To machine the cylinder rod, a laser is guided along the cylinder rod at a constant feed while the rod is turned.
Fraunhofer IWS Dresden
In close collaboration with Bosch Rexroth, Fraunhofer IWS Dresden has developed a process for efficient high-performance laser powder coating. A system for coating large cylinder rods up to a length of 19 metres and 600 millimetres diameter has been upgraded in Boxtel, the Netherlands. According to Fraunhofer IWS, the new process will increase system productivity many times over by enabling deposition rates of up to 15 kilograms per hour. Researchers have optimised the systems technology for laser power values of up to 20 kilowatts and also prepared the technology for Industry 4.0 applications. Ideas for further potential developments are to be worked out in the coming months. Closed digital control loops, process management simulation, as well as connecting self-monitoring components for automatic fault monitoring and minimisation, are planned for quality control purposes.

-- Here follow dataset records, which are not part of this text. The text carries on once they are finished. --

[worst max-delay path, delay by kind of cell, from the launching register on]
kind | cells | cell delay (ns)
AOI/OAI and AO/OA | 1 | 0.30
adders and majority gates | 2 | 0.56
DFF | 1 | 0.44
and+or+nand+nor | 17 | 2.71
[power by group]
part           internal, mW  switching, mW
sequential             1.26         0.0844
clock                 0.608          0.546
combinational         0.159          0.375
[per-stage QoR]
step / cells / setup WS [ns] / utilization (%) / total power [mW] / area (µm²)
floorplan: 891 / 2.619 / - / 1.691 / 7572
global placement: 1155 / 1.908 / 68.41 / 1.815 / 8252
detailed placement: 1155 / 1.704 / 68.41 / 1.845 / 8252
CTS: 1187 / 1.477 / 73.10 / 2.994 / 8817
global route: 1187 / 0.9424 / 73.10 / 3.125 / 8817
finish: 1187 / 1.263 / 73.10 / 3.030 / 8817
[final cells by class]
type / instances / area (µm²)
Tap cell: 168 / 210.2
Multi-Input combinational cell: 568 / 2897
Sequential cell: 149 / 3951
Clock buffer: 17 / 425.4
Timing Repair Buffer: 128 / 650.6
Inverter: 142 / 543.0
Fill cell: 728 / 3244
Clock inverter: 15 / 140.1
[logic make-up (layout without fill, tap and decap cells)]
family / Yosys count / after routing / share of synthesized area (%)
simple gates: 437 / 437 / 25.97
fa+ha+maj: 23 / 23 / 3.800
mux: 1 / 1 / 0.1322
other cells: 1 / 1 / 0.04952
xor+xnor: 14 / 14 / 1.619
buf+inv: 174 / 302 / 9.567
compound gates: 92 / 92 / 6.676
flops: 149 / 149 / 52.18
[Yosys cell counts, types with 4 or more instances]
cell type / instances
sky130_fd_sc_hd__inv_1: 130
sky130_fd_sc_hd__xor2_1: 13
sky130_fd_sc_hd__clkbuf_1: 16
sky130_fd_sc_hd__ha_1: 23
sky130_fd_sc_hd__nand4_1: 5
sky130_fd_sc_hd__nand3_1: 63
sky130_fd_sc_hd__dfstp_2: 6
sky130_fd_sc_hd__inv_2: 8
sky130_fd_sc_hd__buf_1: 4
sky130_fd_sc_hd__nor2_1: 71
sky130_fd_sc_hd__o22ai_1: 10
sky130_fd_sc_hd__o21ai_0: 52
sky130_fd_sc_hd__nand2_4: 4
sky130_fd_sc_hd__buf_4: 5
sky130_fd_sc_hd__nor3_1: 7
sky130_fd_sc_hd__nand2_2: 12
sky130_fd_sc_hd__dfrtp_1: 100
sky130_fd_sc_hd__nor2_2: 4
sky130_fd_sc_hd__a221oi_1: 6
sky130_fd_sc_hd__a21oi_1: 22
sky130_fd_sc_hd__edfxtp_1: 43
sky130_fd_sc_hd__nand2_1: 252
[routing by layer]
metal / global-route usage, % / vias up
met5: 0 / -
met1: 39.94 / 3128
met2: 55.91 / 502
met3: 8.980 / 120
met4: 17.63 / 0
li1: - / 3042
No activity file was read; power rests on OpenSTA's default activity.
`config.mk`:
```
export PLATFORM = sky130hd
export DESIGN_NAME = prefix_blocklist_matcher_core
export DESIGN_NICKNAME = d
export VERILOG_FILES = /design/src/sv/pbm_pkg.sv /design/src/sv/pbm_ctrl.sv /design/src/sv/pbm_datapath.sv /design/src/sv/prefix_blocklist_matcher_core.sv
export SDC_FILE = /design/constraint.sdc
export NUM_CORES = 2
export LEC_CHECK = 0
export BUFFER_PORTS_ARGS = -buffer_cell sky130_fd_sc_hd__buf_2
export CAP_MARGIN = 20
export CORE_MARGIN = 1
export CORE_UTILIZATION = 45
export DETAILED_ROUTE_END_ITERATION = 8
export HOLD_SLACK_MARGIN = 0.03
export PLACE_DENSITY = 0.68
export REMOVE_ABC_BUFFERS = 1
export SYNTH_ARGS = -nofsm -noshare
export SYNTH_HDL_FRONTEND = slang
export SYNTH_HIERARCHICAL = 1
export SYNTH_MEMORY_MAX_BITS = 65536
export SYNTH_SLANG_ARGS = --single-unit
```
`constraint.sdc`:
```
create_clock -name clk -period 20.8 [get_ports clk]
set_input_delay 1.04 -clock clk [delete_from_list [all_inputs] [get_ports clk]]
set_output_delay 1.04 -clock clk [all_outputs]
set_load 0.005 [all_outputs]
```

Reliable metallurgical adhesion
In comparison to earlier configurations, the new procedure should process considerably higher powder quantities in a significantly shorter time. The aim of the development has been to fuse weld metal in order to create a more hard-wearing and corrosion-resistant coating. While alternative thermal spraying methods yield only metallic clamping between the applied powder and the base material to be coated, this new solution creates a metallurgically fused joint on the cylinder rod surface with minimal mixing in of low-alloy iron base material into the top layer. In contrast to plasma powder cladding, the laser powder cladding process has already allowed mixing degrees of under three percent for single-layer coating.
To machine the hydraulic rods, the rods to be coated are clamped in the system and turned while a laser is fed along these rods at a constant feed, thereby forming a spiral coating bead with low porosity and a uniform layer height. The laser power should not only significantly accelerate the welding process but also introduce less heat into the base component, thereby keeping the component’s structure and form intact. Depending on the application and the conditions, different types of powder materials with specially adapted properties, such as wear resistance, hardness, corrosion resistance or specific frictional properties, can be deposited. In addition, Fraunhofer IWS has equipped Bosch Rexrodt’s system with a specially developed inductive heating process. A specific heat conduction process is hence made possible, which allows also fault-free welding of coatings that are highly sensitive to cracks and are difficult to weld.